Did McCain's foreign-policy advisor profit from the Iraq war?

In a confidential memo, a company tells investors consultant Randy Scheunemann can help it win Iraqi oil contracts -- because he was a "key player" in getting the U.S. to invade.

Published August 1, 2008 10:00AM (EDT)

As recently as last year, John McCain's senior foreign-policy and national security advisor, a neoconservative who played a leading role in pushing for a U.S. invasion of Iraq, was trying to use his role in promoting the Iraq war to make money off Iraqi oil. In a confidential memo, a company called World Strategic Energy, for which top McCain aide Randy Scheunemann was an executive consultant, told prospective investors that Scheunemann could help World Strategic Energy win oil contracts in Iraq because he was well-connected in the Iraqi exile community and had been a "key player" in getting the U.S. involved in Iraq. The memo was first published by blogger and Salon contributor Lindsay Beyerstein, who wrote that the 44-page brochure-style "placement memorandum" was being circulated to potential investors as late as 2007.

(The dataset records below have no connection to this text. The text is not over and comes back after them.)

==> src/hdl/itbs_tbdiv.sv <==
// divider chain shared by both time bases, advanced by a one-cycle tick
// assumes tick is already qualified by the selected time base input clock
`timescale 1ns/100ps
module itbs_tbdiv import itbs_pkg::*; (
    input wire logic core_clk,
    input wire logic rst_b,
    input wire logic run,
    input wire logic tick,
    input wire logic [2:0] a_sel,
    input wire logic [1:0] b_sel,
    output logic ovf_a,
    output logic ovf_b
);
    itbs_div_t s;
    itbs_div_t n;
    logic [14:0] mask_a;
    logic [14:0] mask_b;

    // period is 2**(8+a_sel) and 2**(12+b_sel) input clocks
    assign mask_a = ITBS_TB_FULL >> (ITBS_TBA_SEL_MAX - a_sel);
    assign mask_b = ITBS_TB_FULL >> (ITBS_TBB_SEL_MAX - b_sel);

    // the chain never stops on overflow, it wraps and keeps counting
    always_comb begin
        n = s;
        if (!run) begin
            n.cnt = '0;
        end else if (tick) begin
            n.cnt = s.cnt + 15'h0001;
        end
    end

    assign ovf_a = run && tick && ((s.cnt & mask_a) == mask_a);
    assign ovf_b = run && tick && ((s.cnt & mask_b) == mask_b);

    always_ff @(posedge core_clk or negedge rst_b) begin
        if (!rst_b) begin
            s <= '0;
        end else begin
            s <= n;
        end
    end
endmodule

Scheunemann was pushing for the use of U.S. military force in Iraq a decade ago. He was a director of the Project for the New American Century, the neoconservative group that sent a public letter to President Clinton in 1998 urging him to remove Saddam Hussein from power. In 1998, while working for Republican Senate Majority Leader Trent Lott, he helped author a bill that gave close to $100 million to the Iraqi National Congress, the anti-Hussein exile group run by Ahmad Chalabi. The World Strategic Energy document memo includes a photo of Scheunemann with Chalabi. After working on McCain's failed presidential bid in 2000, Scheunemann went on to become the head of the Committee for the Liberation of Iraq, a non-government organization with close ties to the Bush administration that was formed in 2002 and dedicated to the overthrow of Saddam Hussein. The U.S. invaded Iraq in March 2003. "Randy Scheunemann was a key player in the U.S. involvement in the Iraq war," says the memo. "[H]e coordinated the White House's 'Outside the Government' public relations campaign on Iraq while administering relationships with key Iraqi leaders in exile." The brochure says that thanks to Scheunemann, "some of the team's strongest relationships are in Iraq."

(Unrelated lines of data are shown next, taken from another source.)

===== src/rtl/gasr_pkg.sv =====
package gasr_pkg;
  // register indices
  localparam logic [7:0] ADDR_POWER_MODE = 8'h15;
  localparam logic [7:0] ADDR_THERM_CTRL = 8'h16;
  localparam logic [7:0] ADDR_PACK_STATE = 8'h19;
  localparam logic [7:0] ADDR_EOC_RATE = 8'h1c;
  localparam logic [7:0] ADDR_EMPTY_V = 8'h1d;
  localparam logic [7:0] ADDR_EMPTY_OFS = 8'h1e;
  localparam logic [7:0] ADDR_HI_V = 8'h1f;
  localparam logic [7:0] ADDR_LO_T = 8'h20;
  localparam logic [7:0] ADDR_HI_T = 8'h21;
  localparam logic [7:0] ADDR_OVC = 8'h22;
  localparam logic [7:0] ADDR_OVD = 8'h23;
  localparam logic [7:0] ADDR_RUN_LO = 8'h24;
  localparam logic [7:0] ADDR_RUN_HI = 8'h25;
  localparam logic [7:0] ADDR_TACC_LO = 8'h26;
  localparam logic [7:0] ADDR_TACC_HI = 8'h27;
  localparam logic [7:0] ADDR_CACC_LO = 8'h28;
  localparam logic [7:0] ADDR_CACC_HI = 8'h29;
  localparam logic [7:0] ADDR_PK_V = 8'h2a;
  localparam logic [7:0] ADDR_LO_V = 8'h2b;
  localparam logic [7:0] ADDR_PK_T = 8'h2c;
  localparam logic [7:0] ADDR_LOW_T = 8'h2d;
  localparam logic [7:0] ADDR_PK_IC = 8'h2e;
  localparam logic [7:0] ADDR_PK_ID = 8'h2f;
  localparam logic [7:0] ADDR_AMB_T = 8'h30;
  localparam logic [7:0] ADDR_SHUNT = 8'h31;
  localparam logic [7:0] ADDR_HEALTH = 8'h32;
  localparam logic [7:0] ADDR_INST_I = 8'h33;
  localparam logic [7:0] ADDR_MEAN_I = 8'h34;
  localparam logic [7:0] ADDR_CAP_LEFT = 8'h35;
  localparam logic [7:0] ADDR_USER_LO = 8'h36;
  localparam logic [7:0] ADDR_USER_HI = 8'h37;
  // pack state bits
  localparam int BIT_HI_V = 15;
  localparam int BIT_OVC = 13;
  localparam int BIT_HI_T = 12;
  localparam int BIT_OVD = 10;
  localparam int BIT_LO_T = 8;
  localparam int BIT_INIT = 7;
  localparam int BIT_DISCH = 6;
  localparam logic [15:0] ALARM_MASK = 16'hb500;
  localparam logic [15:0] PACK_STATE_RST = 16'h00c0;
  // power modes
  localparam logic [15:0] MODE_OPER = 16'h0001;
  localparam logic [15:0] MODE_SLEEP = 16'h0002;
  localparam logic [15:0] MODE_RST = MODE_SLEEP;
  // gauging constants
  localparam logic [15:0] TEMP_ZERO_C = 16'h0aac;
  localparam logic [15:0] LEVEL_FULL = 16'h03e8;
  localparam logic [15:0] EOC_RATE_RST = 16'h0002;
  localparam logic [15:0] HEALTH_RST = 16'h0064;
  localparam logic [15:0] SHUNT_RST = 16'h0064;
  localparam logic [23:0] RUN_MAX = 24'hffffff;
  localparam logic [31:0] CACC_MAX = 32'h0fffffff;
  localparam logic [15:0] AMB_MIN = 16'h0980;
  localparam logic [15:0] AMB_MAX = 16'h0dcc;
  // one minute at 250 MHz
  localparam longint MINUTE_NS = 60000000000;
  localparam longint CLK_NS = 4;
  localparam longint MINUTE_CYC = MINUTE_NS / CLK_NS;
  localparam logic [31:0] USER_WORD_VAL = 32'h5a5a0001; // arbitrary
endpackage : gasr_pkg


===== src/rtl/gasr_regs.sv =====
`timescale 1ns/10ps
// Summary of operation
// end rate sets full point, 0.01C units
// level full 0x3e8 at 0.02C charge
// rate above 0x02 subtracts full offset
// capture empty offset under three conditions
// zero empty voltage disables capture
// relative charge zero at empty offset
// alarm flags sticky until host write
// high voltage alarm, bit 15
// low temperature alarm, bit 8
// high temperature alarm, bit 12
// overcharge current alarm, bit 13
// overdischarge current alarm, bit 10
// runtime minutes, saturate, writable
// charge accumulator per minute, saturate
// peak voltage tracker
// lowest voltage tracker
// temperature min/max trackers
// current min/max trackers
// ambient temperature loaded when enabled
// host programs shunt value
// signed instant and mean shunt voltage
// health starts 100, only decreases
// power mode 01 operate, 02 sleep
// sleep releases alarm output
// thermistor enable bits 0 and 1
// any active alarm drives output low
module gasr_regs #(
  parameter longint MINUTE_CYCLES = gasr_pkg::MINUTE_CYC
) (
  input wire logic clock,
  input wire logic rst_n,
  input wire logic reg_wr,
  input wire logic reg_rd,
  input wire logic [7:0] reg_addr,
  input wire logic [15:0] reg_wdata,
  output logic [15:0] reg_rdata,
  output logic reg_hit,
  input wire logic meas_valid,
  input wire logic [15:0] cell_voltage,
  input wire logic [15:0] cell_temp,
  input wire logic [15:0] ambient_meas,
  input wire logic [15:0] shunt_meas,
  input wire logic [15:0] shunt_mean,
  input wire logic [15:0] indicated_level,
  input wire logic [15:0] full_offset,
  input wire logic [15:0] capacity_meas,
  input wire logic health_dec,
  input wire logic discharging,
  output logic [15:0] relative_charge,
  output logic [15:0] shunt_value,
  output logic [15:0] end_of_charge_rate,
  output logic [1:0] thermistor_en,
  output logic alarm_out_n
);
  typedef enum logic [1:0] {
    GASR_OPER = 2'b01,
    GASR_SLEEP = 2'b10
  } gasr_mode_e;

  gasr_mode_e mode;
  logic [15:0] empty_voltage_level, empty_level_offset;
  logic [15:0] high_voltage_threshold, low_temp_threshold;
  logic [15:0] high_temp_threshold, overcharge_threshold;
  logic [15:0] overdischarge_threshold, pack_state_word;
  logic [23:0] operating_minutes;
  logic [31:0] temperature_accumulator, charge_level_accumulator;
  logic [15:0] peak_voltage, lowest_voltage;
  logic [15:0] peak_temperature, lowest_temperature;
  logic [15:0] peak_charge_current, peak_discharge_current;
  logic [15:0] ambient_temp, health_percent;
  logic [15:0] instant_shunt_voltage, mean_shunt_voltage;
  logic [15:0] capacity_left;
  logic [15:0] hold_rd;
  logic [39:0] minute_cnt;
  logic minute_tick, oper, alarm_any;
  logic cond_hv, cond_lt, cond_ht, cond_oc, cond_od;
  logic [15:0] alarm_set;

  function automatic logic wr_to(input logic [7:0] a);
    wr_to = reg_wr && (reg_addr == a);
  endfunction : wr_to

  function automatic logic sgt(input logic [15:0] a, input logic [15:0] b);
    sgt = $signed(a) > $signed(b);
  endfunction : sgt

  assign oper = (mode == GASR_OPER);

  // minute divider, frozen in sleep
  always_ff @(posedge clock or negedge rst_n) begin
    if (!rst_n) begin
      minute_cnt <= 40'h0;
    end else if (!oper) begin
      minute_cnt <= minute_cnt;
    end else if (minute_cnt >= 40'(MINUTE_CYCLES - 1)) begin
      minute_cnt <= 40'h0;
    end else begin
      minute_cnt <= minute_cnt + 40'h1;
    end
  end
  assign minute_tick = oper && (minute_cnt >= 40'(MINUTE_CYCLES - 1));

  // mode and thermistor bits
  always_ff @(posedge clock or negedge rst_n) begin
    if (!rst_n) begin
      mode <= GASR_SLEEP;
      thermistor_en <= 2'b00;
    end else begin
      if (wr_to(gasr_pkg::ADDR_POWER_MODE)) begin
        if (reg_wdata == gasr_pkg::MODE_OPER) mode <= GASR_OPER;
        else if (reg_wdata == gasr_pkg::MODE_SLEEP) mode <= GASR_SLEEP;
      end
      if (wr_to(gasr_pkg::ADDR_THERM_CTRL)) begin
        thermistor_en <= reg_wdata[1:0];
      end
    end
  end

  // settings
  always_ff @(posedge clock or negedge rst_n) begin
    if (!rst_n) begin
      end_of_charge_rate <= gasr_pkg::EOC_RATE_RST;
      empty_voltage_level <= 16'h0;
      high_voltage_threshold <= 16'h0;
      low_temp_threshold <= 16'h0;
      high_temp_threshold <= 16'h0;
      overcharge_threshold <= 16'h0;
      overdischarge_threshold <= 16'h0;
      shunt_value <= gasr_pkg::SHUNT_RST;
    end else begin
      if (wr_to(gasr_pkg::ADDR_EOC_RATE)) end_of_charge_rate <= reg_wdata;
      if (wr_to(gasr_pkg::ADDR_EMPTY_V)) empty_voltage_level <= reg_wdata;
      if (wr_to(gasr_pkg::ADDR_HI_V)) high_voltage_threshold <= reg_wdata;
      if (wr_to(gasr_pkg::ADDR_LO_T)) low_temp_threshold <= reg_wdata;
      if (wr_to(gasr_pkg::ADDR_HI_T)) high_temp_threshold <= reg_wdata;
      if (wr_to(gasr_pkg::ADDR_OVC)) overcharge_threshold <= reg_wdata;
      if (wr_to(gasr_pkg::ADDR_OVD)) overdischarge_threshold <= reg_wdata;
      if (wr_to(gasr_pkg::ADDR_SHUNT)) shunt_value <= reg_wdata;
    end
  end

  // empty offset; write beats capture
  always_ff @(posedge clock or negedge rst_n) begin
    if (!rst_n) begin
      empty_level_offset <= 16'h0;
    end else if (wr_to(gasr_pkg::ADDR_EMPTY_OFS)) begin
      empty_level_offset <= reg_wdata;
    end else if (oper && meas_valid && empty_voltage_level != 16'h0
                 && cell_voltage < empty_voltage_level
                 && indicated_level > empty_level_offset
                 && cell_temp > gasr_pkg::TEMP_ZERO_C) begin
      empty_level_offset <= indicated_level;
    end
  end

  // rescale level to percent between empty and full
  always_comb begin
    logic [15:0] top;
    logic [15:0] span;
    logic [31:0] num;
    top = gasr_pkg::LEVEL_FULL;
    // rate above 0x02 lowers the full point
    if (end_of_charge_rate > gasr_pkg::EOC_RATE_RST) begin
      top = gasr_pkg::LEVEL_FULL - full_offset;
    end
    span = top - empty_level_offset;
    num = 32'h0;
    if (indicated_level <= empty_level_offset || span == 16'h0 ||
        top <= empty_level_offset) begin
      relative_charge = 16'h0;
    end else if (indicated_level >= top) begin
      relative_charge = 16'h0064;
    end else begin
      num = 32'(indicated_level - empty_level_offset) * 32'h64;
      relative_charge = 16'(num / {16'h0, span});
    end
  end

  // live alarms, zero threshold disables
  assign cond_hv = oper && high_voltage_threshold != 16'h0 &&
                   cell_voltage > high_voltage_threshold;
  assign cond_lt = oper && thermistor_en[0] && low_temp_threshold != 16'h0
                   && cell_temp < low_temp_threshold;
  assign cond_ht = oper && thermistor_en[0] && high_temp_threshold != 16'h0
                   && cell_temp > high_temp_threshold;
  assign cond_oc = oper && overcharge_threshold != 16'h0 &&
                   sgt(instant_shunt_voltage, overcharge_threshold);
  assign cond_od = oper && overdischarge_threshold != 16'h0 &&
                   sgt(overdischarge_threshold, instant_shunt_voltage);

  always_comb begin
    alarm_set = 16'h0;
    alarm_set[gasr_pkg::BIT_HI_V] = cond_hv;
    alarm_set[gasr_pkg::BIT_LO_T] = cond_lt;
    alarm_set[gasr_pkg::BIT_HI_T] = cond_ht;
    alarm_set[gasr_pkg::BIT_OVC] = cond_oc;
    alarm_set[gasr_pkg::BIT_OVD] = cond_od;
  end

  // sticky flags; live set beats a clear
  always_ff @(posedge clock or negedge rst_n) begin
    if (!rst_n) begin
      pack_state_word <= gasr_pkg::PACK_STATE_RST;
    end else begin
      if (wr_to(gasr_pkg::ADDR_PACK_STATE)) begin
        pack_state_word <= (reg_wdata & gasr_pkg::ALARM_MASK) | alarm_set;
        pack_state_word[gasr_pkg::BIT_INIT] <= reg_wdata[gasr_pkg::BIT_INIT];
      end else begin
        pack_state_word <= pack_state_word | alarm_set;
      end
      pack_state_word[gasr_pkg::BIT_DISCH] <= discharging;
    end
  end

  // live conditions; sleep forces release
  assign alarm_any = cond_hv | cond_lt | cond_ht | cond_oc | cond_od;
  always_ff @(posedge clock or negedge rst_n) begin
    if (!rst_n) alarm_out_n <= 1'b1;
    else alarm_out_n <= ~(alarm_any & oper);
  end

  // accumulators; a write loads one half and beats the minute tick
  always_ff @(posedge clock or negedge rst_n) begin
    if (!rst_n) begin
      operating_minutes <= 24'h0;
      charge_level_accumulator <= 32'h0;
      temperature_accumulator <= 32'h0;
    end else begin
      if (wr_to(gasr_pkg::ADDR_RUN_LO)) begin
        operating_minutes[15:0] <= reg_wdata;
      end else if (wr_to(gasr_pkg::ADDR_RUN_HI)) begin
        operating_minutes[23:16] <= reg_wdata[7:0];
      end else if (minute_tick && operating_minutes != gasr_pkg::RUN_MAX) begin
        operating_minutes <= operating_minutes + 24'h1;
      end
      if (wr_to(gasr_pkg::ADDR_CACC_LO)) begin
        charge_level_accumulator[15:0] <= reg_wdata;
      end else if (wr_to(gasr_pkg::ADDR_CACC_HI)) begin
        charge_level_accumulator[31:16] <= reg_wdata;
      end else if (minute_tick) begin
        // saturate rather than wrap
        if (charge_level_accumulator + {16'h0, relative_charge} >=
            gasr_pkg::CACC_MAX) begin
          charge_level_accumulator <= gasr_pkg::CACC_MAX;
        end else begin
          charge_level_accumulator <= charge_level_accumulator +
                                      {16'h0, relative_charge};
        end
      end
      if (wr_to(gasr_pkg::ADDR_TACC_LO)) begin
        temperature_accumulator[15:0] <= reg_wdata;
      end else if (wr_to(gasr_pkg::ADDR_TACC_HI)) begin
        temperature_accumulator[31:16] <= reg_wdata;
      end
    end
  end

  // trackers; a write sets the baseline
  always_ff @(posedge clock or negedge rst_n) begin
    if (!rst_n) begin
      peak_voltage <= 16'h0;
      lowest_voltage <= 16'hffff;
      peak_temperature <= 16'h0;
      lowest_temperature <= 16'hffff;
      peak_charge_current <= 16'h8000;
      peak_discharge_current <= 16'h7fff;
    end else begin
      if (wr_to(gasr_pkg::ADDR_PK_V)) peak_voltage <= reg_wdata;
      else if (meas_valid && cell_voltage > peak_voltage)
        peak_voltage <= cell_voltage;
      if (wr_to(gasr_pkg::ADDR_LO_V)) lowest_voltage <= reg_wdata;
      else if (meas_valid && cell_voltage < lowest_voltage)
        lowest_voltage <= cell_voltage;
      if (wr_to(gasr_pkg::ADDR_PK_T)) peak_temperature <= reg_wdata;
      else if (meas_valid && thermistor_en[0] && cell_temp > peak_temperature)
        peak_temperature <= cell_temp;
      if (wr_to(gasr_pkg::ADDR_LOW_T)) lowest_temperature <= reg_wdata;
      else if (meas_valid && thermistor_en[0] &&
               cell_temp < lowest_temperature)
        lowest_temperature <= cell_temp;
      if (wr_to(gasr_pkg::ADDR_PK_IC)) peak_charge_current <= reg_wdata;
      else if (meas_valid && sgt(shunt_meas, peak_charge_current))
        peak_charge_current <= shunt_meas;
      if (wr_to(gasr_pkg::ADDR_PK_ID)) peak_discharge_current <= reg_wdata;
      else if (meas_valid && sgt(peak_discharge_current, shunt_meas))
        peak_discharge_current <= shunt_meas;
    end
  end

  // measured values; ambient is clamped to its span
  always_ff @(posedge clock or negedge rst_n) begin
    if (!rst_n) begin
      ambient_temp <= 16'h0;
      instant_shunt_voltage <= 16'h0;
      mean_shunt_voltage <= 16'h0;
      capacity_left <= 16'h0;
      health_percent <= gasr_pkg::HEALTH_RST;
    end else if (meas_valid) begin
      if (thermistor_en[1]) begin
        if (ambient_meas < gasr_pkg::AMB_MIN) ambient_temp <= gasr_pkg::AMB_MIN;
        else if (ambient_meas > gasr_pkg::AMB_MAX)
          ambient_temp <= gasr_pkg::AMB_MAX;
        else ambient_temp <= ambient_meas;
      end
      instant_shunt_voltage <= shunt_meas;
      mean_shunt_voltage <= shunt_mean;
      capacity_left <= capacity_meas;
      // never below zero, never rising
      if (health_dec && health_percent != 16'h0)
        health_percent <= health_percent - 16'h1;
    end
  end

  // read mux; unmapped reads zero
  always_comb begin
    reg_hit = 1'b1;
    case (reg_addr)
      gasr_pkg::ADDR_POWER_MODE: hold_rd = oper ? gasr_pkg::MODE_OPER
                                                : gasr_pkg::MODE_SLEEP;
      gasr_pkg::ADDR_THERM_CTRL: hold_rd = {14'h0, thermistor_en};
      gasr_pkg::ADDR_PACK_STATE: hold_rd = pack_state_word;
      gasr_pkg::ADDR_EOC_RATE: hold_rd = end_of_charge_rate;
      gasr_pkg::ADDR_EMPTY_V: hold_rd = empty_voltage_level;
      gasr_pkg::ADDR_EMPTY_OFS: hold_rd = empty_level_offset;
      gasr_pkg::ADDR_HI_V: hold_rd = high_voltage_threshold;
      gasr_pkg::ADDR_LO_T: hold_rd = low_temp_threshold;
      gasr_pkg::ADDR_HI_T: hold_rd = high_temp_threshold;
      gasr_pkg::ADDR_OVC: hold_rd = overcharge_threshold;
      gasr_pkg::ADDR_OVD: hold_rd = overdischarge_threshold;
      gasr_pkg::ADDR_RUN_LO: hold_rd = operating_minutes[15:0];
      gasr_pkg::ADDR_RUN_HI: hold_rd = {8'h0, operating_minutes[23:16]};
      gasr_pkg::ADDR_TACC_LO: hold_rd = temperature_accumulator[15:0];
      gasr_pkg::ADDR_TACC_HI: hold_rd = temperature_accumulator[31:16];
      gasr_pkg::ADDR_CACC_LO: hold_rd = charge_level_accumulator[15:0];
      gasr_pkg::ADDR_CACC_HI: hold_rd = charge_level_accumulator[31:16];
      gasr_pkg::ADDR_PK_V: hold_rd = peak_voltage;
      gasr_pkg::ADDR_LO_V: hold_rd = lowest_voltage;
      gasr_pkg::ADDR_PK_T: hold_rd = peak_temperature;
      gasr_pkg::ADDR_LOW_T: hold_rd = lowest_temperature;
      gasr_pkg::ADDR_PK_IC: hold_rd = peak_charge_current;
      gasr_pkg::ADDR_PK_ID: hold_rd = peak_discharge_current;
      gasr_pkg::ADDR_AMB_T: hold_rd = ambient_temp;
      gasr_pkg::ADDR_SHUNT: hold_rd = shunt_value;
      gasr_pkg::ADDR_HEALTH: hold_rd = health_percent;
      gasr_pkg::ADDR_INST_I: hold_rd = instant_shunt_voltage;
      gasr_pkg::ADDR_MEAN_I: hold_rd = mean_shunt_voltage;
      gasr_pkg::ADDR_CAP_LEFT: hold_rd = capacity_left;
      gasr_pkg::ADDR_USER_LO: hold_rd = gasr_pkg::USER_WORD_VAL[15:0];
      gasr_pkg::ADDR_USER_HI: hold_rd = gasr_pkg::USER_WORD_VAL[31:16];
      default: begin
        hold_rd = 16'h0;
        reg_hit = 1'b0;
      end
    endcase
  end

  // read data held until next strobe
  always_ff @(posedge clock or negedge rst_n) begin
    if (!rst_n) reg_rdata <= 16'h0;
    else if (reg_rd) reg_rdata <= hold_rd;
  end
endmodule : gasr_regs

Scheunemann is McCain's point man in articulating and defending the senator's Iraq policy. McCain was also a major advocate of the original invasion. The Worldwide document seems to portray Scheunemann as attempting to profit off the war. It is unclear how much, if any, money Scheunemann made from Worldwide.

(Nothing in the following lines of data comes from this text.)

`src/psmr_pkg.sv`:
```
/*
 Package for the port status and mode register group: command codes,
 field positions, reset values, mode encodings and carrier structs.
 Assumes a command/data register port driven by a serial bus front end.
*/
`default_nettype none
package psmr_pkg;
    // ********************************
    // Command codes and layout
    // ********************************
    localparam logic [7:0] CMD_POWER_STATE = 8'h10;
    localparam logic [7:0] CMD_ADDR_READ   = 8'h11;
    localparam logic [7:0] CMD_MODE_SELECT = 8'h12;
    localparam logic [7:0] MODE_RESET      = 8'h00;
    localparam logic [7:0] STATE_RESET     = 8'h00;
    localparam int         NUM_PORTS       = 4;
    localparam int         PG_LSB          = 4;
    localparam int         ADDR_LSB        = 2;
    localparam logic [1:0] ADDR_FIXED      = 2'h1;
    localparam logic [6:0] ADDR_BROADCAST  = 7'h7f;

    typedef enum logic [1:0] {
        MODE_OFF    = 2'h0,
        MODE_MANUAL = 2'h1,
        MODE_SEMI_A = 2'h2,
        MODE_SEMI_B = 2'h3
    } psmr_mode_type;

    // Power-good in the upper nibble, on flags in the lower, as the host reads them
    typedef struct packed {
        logic [3:0] power_good_flags;
        logic [3:0] port_on_flags;
    } psmr_status_type;

    typedef struct packed {
        logic [7:0]      port_mode_select;
        psmr_status_type stat;
        logic [3:0]      strap_meta;
        logic [3:0]      strap_sync;
        logic [7:0]      rd_data;
    } psmr_state_type;
endpackage : psmr_pkg
`default_nettype wire

```
`src/psmr_regs.sv`:
```
/*
 Port power status, bus address readback and operating mode registers.
 Assumes port switching and drain sense come from on-chip logic on clk_sys,
 address straps come from pins, and the serial front end gives one-cycle
 read and write strobes with a command code.
*/
`timescale 1ns/1ns
`default_nettype none
module psmr_regs (
    input  wire logic       clk_sys,
    input  wire logic       rst,
    input  wire logic [7:0] cmd_code,
    input  wire logic       cmd_write,
    input  wire logic       cmd_read,
    input  wire logic [7:0] cmd_wdata,
    output logic      [7:0] cmd_rdata,
    input  wire logic [3:0] port_switched_on,
    input  wire logic [3:0] port_drain_sense,
    input  wire logic [3:0] address_strap_pins,
    input  wire logic       config_b,
    input  wire logic       addr_low_internal,
    output logic      [3:0] port_mode_off,
    output logic      [3:0] port_mode_manual,
    output logic      [3:0] port_mode_semi,
    output logic      [6:0] bus_address_bits,
    output logic            broadcast_match_en
);
    // ********************************
    // Helpers
    // ********************************
    function automatic psmr_pkg::psmr_mode_type mode_of(input logic [7:0] reg_v, input int p);
        mode_of = psmr_pkg::psmr_mode_type'(reg_v[2*p +: 2]);
    endfunction : mode_of

    // True when a strobe carries the given command code
    function automatic logic cmd_hit(input logic strobe, input logic [7:0] code, input logic [7:0] target);
        cmd_hit = strobe && (code == target);
    endfunction : cmd_hit

    // Power-good clears on switch-off, sets on low drain, otherwise keeps its value
    function automatic logic pg_next(input logic on_eff, input logic drain_low, input logic pg_now);
        if (!on_eff) begin
            pg_next = 1'b0;
        end else if (drain_low) begin
            pg_next = 1'b1;
        end else begin
            pg_next = pg_now;
        end
    endfunction : pg_next

    // Own address: fixed 01, four strap levels, internal low bit (forced to 0 when config_b is set)
    function automatic logic [6:0] form_addr(input logic [3:0] straps, input logic low_bit, input logic cfg_b);
        form_addr = {psmr_pkg::ADDR_FIXED, straps, low_bit & ~cfg_b};
    endfunction : form_addr

    // Read data for one command code; unmapped codes read as zero
    function automatic logic [7:0] read_mux(
        input logic [7:0]                code,
        input psmr_pkg::psmr_status_type stat,
        input logic [6:0]                addr,
        input logic [7:0]                mode
    );
        if (code == psmr_pkg::CMD_POWER_STATE) begin
            read_mux = stat;
        end else if (code == psmr_pkg::CMD_ADDR_READ) begin
            read_mux = {1'b0, addr[4:0], 2'h0};
        end else if (code == psmr_pkg::CMD_MODE_SELECT) begin
            read_mux = mode;
        end else begin
            read_mux = 8'h00;
        end
    endfunction : read_mux

    psmr_pkg::psmr_state_type st;
    psmr_pkg::psmr_state_type next_st;
    logic [3:0] port_on_eff;
    logic [6:0] own_addr;

    // ********************************
    // Next state
    // ********************************
    always_comb begin
        next_st = st;
        next_st.strap_meta = address_strap_pins;
        next_st.strap_sync = st.strap_meta;
        // Only the mode register takes writes; writes to the status codes are dropped
        if (cmd_hit(cmd_write, cmd_code, psmr_pkg::CMD_MODE_SELECT)) begin
            next_st.port_mode_select = cmd_wdata;
        end
        for (int p = 0; p < psmr_pkg::NUM_PORTS; p++) begin
            port_on_eff[p] = port_switched_on[p] && mode_of(st.port_mode_select, p) != psmr_pkg::MODE_OFF;
            next_st.stat.port_on_flags[p] = port_on_eff[p];
            next_st.stat.power_good_flags[p] = pg_next(port_on_eff[p], port_drain_sense[p],
                                                       st.stat.power_good_flags[p]);
        end
        own_addr = form_addr(st.strap_sync, addr_low_internal, config_b);
        if (cmd_read) begin
            next_st.rd_data = read_mux(cmd_code, st.stat, own_addr, st.port_mode_select);
        end
    end

    always_ff @(posedge clk_sys) begin
        if (rst) begin
            st <= '0;
            st.port_mode_select <= psmr_pkg::MODE_RESET;
            st.stat <= psmr_pkg::STATE_RESET;
        end else begin
            st <= next_st;
        end
    end

    // ********************************
    // Outputs
    // ********************************
    always_comb begin
        for (int p = 0; p < psmr_pkg::NUM_PORTS; p++) begin
            port_mode_off[p]    = mode_of(st.port_mode_select, p) == psmr_pkg::MODE_OFF;
            port_mode_manual[p] = mode_of(st.port_mode_select, p) == psmr_pkg::MODE_MANUAL;
            port_mode_semi[p]   = st.port_mode_select[2*p+1];
        end
    end
    assign cmd_rdata          = st.rd_data;
    assign bus_address_bits   = own_addr;
    assign broadcast_match_en = 1'b1;
endmodule : psmr_regs
`default_nettype wire

```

The brochure lists the company's president as Stephen Payne, who also appears in the photo alongside Chalabi. Payne recently stepped down from a U.S. government advisory role after a report in the Sunday Times of London showed that Payne, also a lobbyist, had offered a foreign official meetings with top Bush administration officials in exchange for a $250,000 donation to Bush's presidential library. The paper reported that Payne had also boasted to a foreign official that Scheunemann had been "working for me on my payroll for five of the last eight years."

The McCain campaign did not return e-mails seeking comment on the document. Payne also did not return a similar call.



Justin Jouvenal contributed reporting to this story.


By Mark Benjamin

Mark Benjamin is a national correspondent for Salon based in Washington, D.C. Read his other articles here.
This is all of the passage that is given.